Answer with the number of lines in the records that contain "needed" and with nothing else.

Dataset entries
%%

<file path="src/hdl/skf_pkg.sv">
// Package for the scalar Kalman filter core: widths, reset values,
// register index codes and the sequencer state type. No dependencies.
package skf_pkg;

	localparam int SampleWidthDef = 16;
	localparam int DataWidth      = 32;
	localparam int VarWidth       = 34;
	localparam int DenWidth       = VarWidth + 1;
	localparam int GainWidth      = 17;
	localparam int FracBits       = 16;
	localparam int CfgIndexWidth  = 8;

	localparam logic [GainWidth-1:0] FracOne = 17'h1_0000;
	localparam logic [VarWidth-1:0]  PInit   = 34'd196608;
	localparam logic [DataWidth-1:0] QReset  = 32'd655;
	localparam logic [DataWidth-1:0] RReset  = 32'd65536;

	localparam logic [CfgIndexWidth-1:0] RegProcessNoise     = 8'd0;
	localparam logic [CfgIndexWidth-1:0] RegMeasurementNoise = 8'd1;

	typedef enum logic [2:0] {
		ST_IDLE,
		ST_ADD_Q,
		ST_ADD_R,
		ST_DIV,
		ST_MUL,
		ST_FIN
	} skf_state_t;

endpackage

</file>
<file path="src/hdl/skf_serial_div.sv">
// Restoring divider, one quotient bit per cycle, MSB first.
// Expects num <= den; standalone, no package needed.
module skf_serial_div #(
	parameter int DEN_WIDTH = 35,
	parameter int QUO_WIDTH = 17
) (
	input  logic                 clk,
	input  logic                 arst_n,
	input  logic                 start,
	input  logic [DEN_WIDTH-1:0] num,
	input  logic [DEN_WIDTH-1:0] den,
	output logic                 busy,
	output logic [QUO_WIDTH-1:0] quotient
);
	localparam int CNT_WIDTH = $clog2(QUO_WIDTH + 1);

	logic [DEN_WIDTH:0]   rem_q;
	logic [DEN_WIDTH-1:0] den_q;
	logic [QUO_WIDTH-1:0] quo_q;
	logic [CNT_WIDTH-1:0] cnt_q;
	logic [DEN_WIDTH+1:0] diff;
	logic                 ge;
	logic [DEN_WIDTH:0]   keep;

	assign diff = {1'b0, rem_q} - {2'b0, den_q};
	assign ge   = ~diff[DEN_WIDTH+1];
	assign keep = ge ? diff[DEN_WIDTH:0] : rem_q;

	always_ff @(posedge clk or negedge arst_n) begin
		if (!arst_n) begin
			rem_q <= '0;
			den_q <= '0;
			quo_q <= '0;
			cnt_q <= '0;
		end else if (start) begin
			rem_q <= {1'b0, num};
			den_q <= den;
			quo_q <= '0;
			cnt_q <= CNT_WIDTH'(QUO_WIDTH);
		end else if (cnt_q != '0) begin
			rem_q <= {keep[DEN_WIDTH-1:0], 1'b0};
			quo_q <= {quo_q[QUO_WIDTH-2:0], ge};
			cnt_q <= cnt_q - CNT_WIDTH'(1);
		end
	end

	assign busy     = (cnt_q != '0);
	assign quotient = quo_q;

endmodule

</file>
<file path="src/hdl/skf_serial_mul.sv">
// Shift-add multiplier: signed multiplicand, unsigned multiplier taken
// one bit per cycle, LSB first. Standalone, no package needed.
module skf_serial_mul #(
	parameter int A_WIDTH = 41,
	parameter int B_WIDTH = 17
) (
	input  logic                              clk,
	input  logic                              arst_n,
	input  logic                              start,
	input  logic signed [A_WIDTH-1:0]         a,
	input  logic        [B_WIDTH-1:0]         b,
	output logic                              busy,
	output logic signed [A_WIDTH+B_WIDTH-1:0] product
);
	localparam int P_WIDTH   = A_WIDTH + B_WIDTH;
	localparam int CNT_WIDTH = $clog2(B_WIDTH + 1);

	logic signed [P_WIDTH-1:0] a_q;
	logic        [B_WIDTH-1:0] b_q;
	logic signed [P_WIDTH-1:0] acc_q;
	logic [CNT_WIDTH-1:0]      cnt_q;

	always_ff @(posedge clk or negedge arst_n) begin
		if (!arst_n) begin
			a_q   <= '0;
			b_q   <= '0;
			acc_q <= '0;
			cnt_q <= '0;
		end else if (start) begin
			a_q   <= {{B_WIDTH{a[A_WIDTH-1]}}, a};
			b_q   <= b;
			acc_q <= '0;
			cnt_q <= CNT_WIDTH'(B_WIDTH);
		end else if (cnt_q != '0) begin
			if (b_q[0]) begin
				acc_q <= acc_q + a_q;
			end
			a_q   <= a_q <<< 1;
			b_q   <= b_q >> 1;
			cnt_q <= cnt_q - CNT_WIDTH'(1);
		end
	end

	assign busy    = (cnt_q != '0);
	assign product = acc_q;

endmodule

</file>
<file path="src/hdl/scalar_kalman_filter_core.sv">
// Scalar Kalman filter core (A = H = 1): sequencer, state and config registers.
// Depends on skf_pkg, skf_serial_div and skf_serial_mul.
//
//   channel | signals                                  | direction
//   --------+------------------------------------------+-----------------
//   in      | in_valid, in_stall, measurement          | sample in
//   out     | out_valid, out_stall, filtered_value,gain | estimate out
//   cfg     | cfg_valid, cfg_ready, cfg_index, cfg_data | register write
//
// An item passes two add states (ADD_Q, ADD_R), the serial divider (17 gain bits),
// the two serial multipliers side by side and the update state (FIN); in_stall stays
// high until the sequencer is back in IDLE, so a new item waits until the last is done.
// Reset loads Q = 655, R = 1.0, estimate 0 and variance 3.0.
// A result waits in the output register while out_stall is high; the next item is
// accepted meanwhile and holds in its update cycle until the slot frees.
module scalar_kalman_filter_core #(
	parameter int SAMPLE_WIDTH = skf_pkg::SampleWidthDef
) (
	input  logic                                clk,
	input  logic                                arst_n,
	input  logic                                in_valid,
	output logic                                in_stall,
	input  logic signed [SAMPLE_WIDTH-1:0]      measurement,
	output logic                                out_valid,
	input  logic                                out_stall,
	output logic signed [skf_pkg::DataWidth-1:0] filtered_value,
	output logic [skf_pkg::GainWidth-1:0]       gain,
	input  logic                                cfg_valid,
	output logic                                cfg_ready,
	input  logic [skf_pkg::CfgIndexWidth-1:0]   cfg_index,
	input  logic [skf_pkg::DataWidth-1:0]       cfg_data
);
	import skf_pkg::*;

	localparam int MEAS_WIDTH = SAMPLE_WIDTH + FracBits;
	localparam int RES_WIDTH  = ((MEAS_WIDTH > DataWidth) ? MEAS_WIDTH : DataWidth) + 1;
	localparam int PRD_WIDTH  = RES_WIDTH + GainWidth;
	localparam int SUM_WIDTH  = RES_WIDTH + 2;
	localparam int VPA_WIDTH  = VarWidth + 1;
	localparam int VPR_WIDTH  = VPA_WIDTH + GainWidth;

	skf_state_t state_q, state_d;

	logic                         div_start, mul_start, fin_load;
	logic                         div_busy, res_busy, var_busy;
	logic [GainWidth-1:0]         quotient;

	logic [DataWidth-1:0]         q_q, r_q;
	logic signed [DataWidth-1:0]  est_q;
	logic [VarWidth-1:0]          pvar_q;
	logic signed [SAMPLE_WIDTH-1:0] meas_q;
	logic [VarWidth-1:0]          p_q;
	logic signed [RES_WIDTH-1:0]  residual_q;
	logic                         den_zero_q;
	logic [GainWidth-1:0]         gain_q;
	logic                         out_valid_q;
	logic signed [DataWidth-1:0]  out_value_q;
	logic [GainWidth-1:0]         out_gain_q;

	logic [VarWidth:0]            p_sum;
	logic [VarWidth-1:0]          p_sat;
	logic [DenWidth-1:0]          den;
	logic signed [RES_WIDTH-1:0]  meas_ext, est_ext;
	logic [GainWidth-1:0]         gain_new;
	logic [GainWidth-1:0]         one_minus;
	logic signed [PRD_WIDTH-1:0]  res_prod;
	logic signed [VPR_WIDTH-1:0]  var_prod;
	logic signed [SUM_WIDTH-1:0]  est_sum;
	logic signed [DataWidth-1:0]  est_next;
	logic                         cfg_wr;
	logic                         cfg_restart;

	always_ff @(posedge clk or negedge arst_n) begin
		if (!arst_n) begin
			state_q <= ST_IDLE;
		end else begin
			state_q <= state_d;
		end
	end

	always_comb begin
		state_d   = state_q;
		in_stall  = 1'b1;
		div_start = 1'b0;
		mul_start = 1'b0;
		fin_load  = 1'b0;
		unique case (state_q)
			ST_IDLE: begin
				in_stall = 1'b0;
				if (in_valid) begin
					state_d = ST_ADD_Q;
				end
			end
			ST_ADD_Q: begin
				state_d = ST_ADD_R;
			end
			ST_ADD_R: begin
				div_start = 1'b1;
				state_d   = ST_DIV;
			end
			ST_DIV: begin
				if (!div_busy) begin
					mul_start = 1'b1;
					state_d   = ST_MUL;
				end
			end
			ST_MUL: begin
				if (!res_busy && !var_busy) begin
					state_d = ST_FIN;
				end
			end
			ST_FIN: begin
				if (!out_valid_q || !out_stall) begin
					fin_load = 1'b1;
					state_d  = ST_IDLE;
				end
			end
			default: begin
				state_d = ST_IDLE;
			end
		endcase
	end

	assign p_sum    = {1'b0, pvar_q} + {{(VarWidth + 1 - DataWidth){1'b0}}, q_q};
	assign p_sat    = p_sum[VarWidth] ? '1 : p_sum[VarWidth-1:0];
	assign den      = {1'b0, p_q} + {{(DenWidth - DataWidth){1'b0}}, r_q};
	assign meas_ext = {{(RES_WIDTH - MEAS_WIDTH){meas_q[SAMPLE_WIDTH-1]}}, meas_q,
		{FracBits{1'b0}}};
	assign est_ext  = {{(RES_WIDTH - DataWidth){est_q[DataWidth-1]}}, est_q};
	assign gain_new = den_zero_q ? FracOne : quotient;
	assign one_minus = FracOne - gain_new;

	assign est_sum = {{(SUM_WIDTH - DataWidth){est_q[DataWidth-1]}}, est_q}
		+ {res_prod[PRD_WIDTH-1], res_prod[PRD_WIDTH-1:FracBits]};

	always_comb begin
		if (est_sum[SUM_WIDTH-1:DataWidth-1] == '0
				|| est_sum[SUM_WIDTH-1:DataWidth-1] == '1) begin
			est_next = est_sum[DataWidth-1:0];
		end else if (est_sum[SUM_WIDTH-1]) begin
			est_next = {1'b1, {(DataWidth - 1){1'b0}}};
		end else begin
			est_next = {1'b0, {(DataWidth - 1){1'b1}}};
		end
	end

	assign cfg_ready   = 1'b1;
	assign cfg_wr      = cfg_valid && cfg_ready;
	assign cfg_restart = cfg_wr && (cfg_index inside {RegProcessNoise, RegMeasurementNoise});

	always_ff @(posedge clk or negedge arst_n) begin
		if (!arst_n) begin
			q_q         <= QReset;
			r_q         <= RReset;
			est_q       <= '0;
			pvar_q      <= PInit;
			meas_q      <= '0;
			p_q         <= '0;
			residual_q  <= '0;
			den_zero_q  <= 1'b0;
			gain_q      <= '0;
			out_valid_q <= 1'b0;
			out_value_q <= '0;
			out_gain_q  <= '0;
		end else begin
			if (state_q == ST_IDLE && in_valid) begin
				meas_q <= measurement;
			end
			if (state_q == ST_ADD_Q) begin
				p_q        <= p_sat;
				residual_q <= meas_ext - est_ext;
			end
			if (div_start) begin
				den_zero_q <= (den == '0);
			end
			if (mul_start) begin
				gain_q <= gain_new;
			end
			if (cfg_restart) begin
				est_q  <= '0;
				pvar_q <= PInit;
			end else if (fin_load) begin
				est_q  <= est_next;
				pvar_q <= var_prod[VarWidth+FracBits-1:FracBits];
			end
			if (fin_load) begin
				out_value_q <= est_next;
				out_gain_q  <= gain_q;
				out_valid_q <= 1'b1;
			end else if (out_valid_q && !out_stall) begin
				out_valid_q <= 1'b0;
			end
			if (cfg_wr) begin
				case (cfg_index)
					RegProcessNoise: begin
						q_q <= cfg_data;
					end
					RegMeasurementNoise: begin
						r_q <= cfg_data;
					end
					default: begin
					end
				endcase
			end
		end
	end

	skf_serial_div #(
		.DEN_WIDTH (DenWidth),
		.QUO_WIDTH (GainWidth)
	) u_div (
		.clk      (clk),
		.arst_n   (arst_n),
		.start    (div_start),
		.num      ({1'b0, p_q}),
		.den      (den),
		.busy     (div_busy),
		.quotient (quotient)
	);

	skf_serial_mul #(
		.A_WIDTH (RES_WIDTH),
		.B_WIDTH (GainWidth)
	) u_res_mul (
		.clk     (clk),
		.arst_n  (arst_n),
		.start   (mul_start),
		.a       (residual_q),
		.b       (gain_new),
		.busy    (res_busy),
		.product (res_prod)
	);

	skf_serial_mul #(
		.A_WIDTH (VPA_WIDTH),
		.B_WIDTH (GainWidth)
	) u_var_mul (
		.clk     (clk),
		.arst_n  (arst_n),
		.start   (mul_start),
		.a       ({1'b0, p_q}),
		.b       (one_minus),
		.busy    (var_busy),
		.product (var_prod)
	);

	assign out_valid      = out_valid_q;
	assign filtered_value = out_value_q;
	assign gain           = out_gain_q;

endmodule
</file>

%%

* _RESULT OF THIS TASK_
2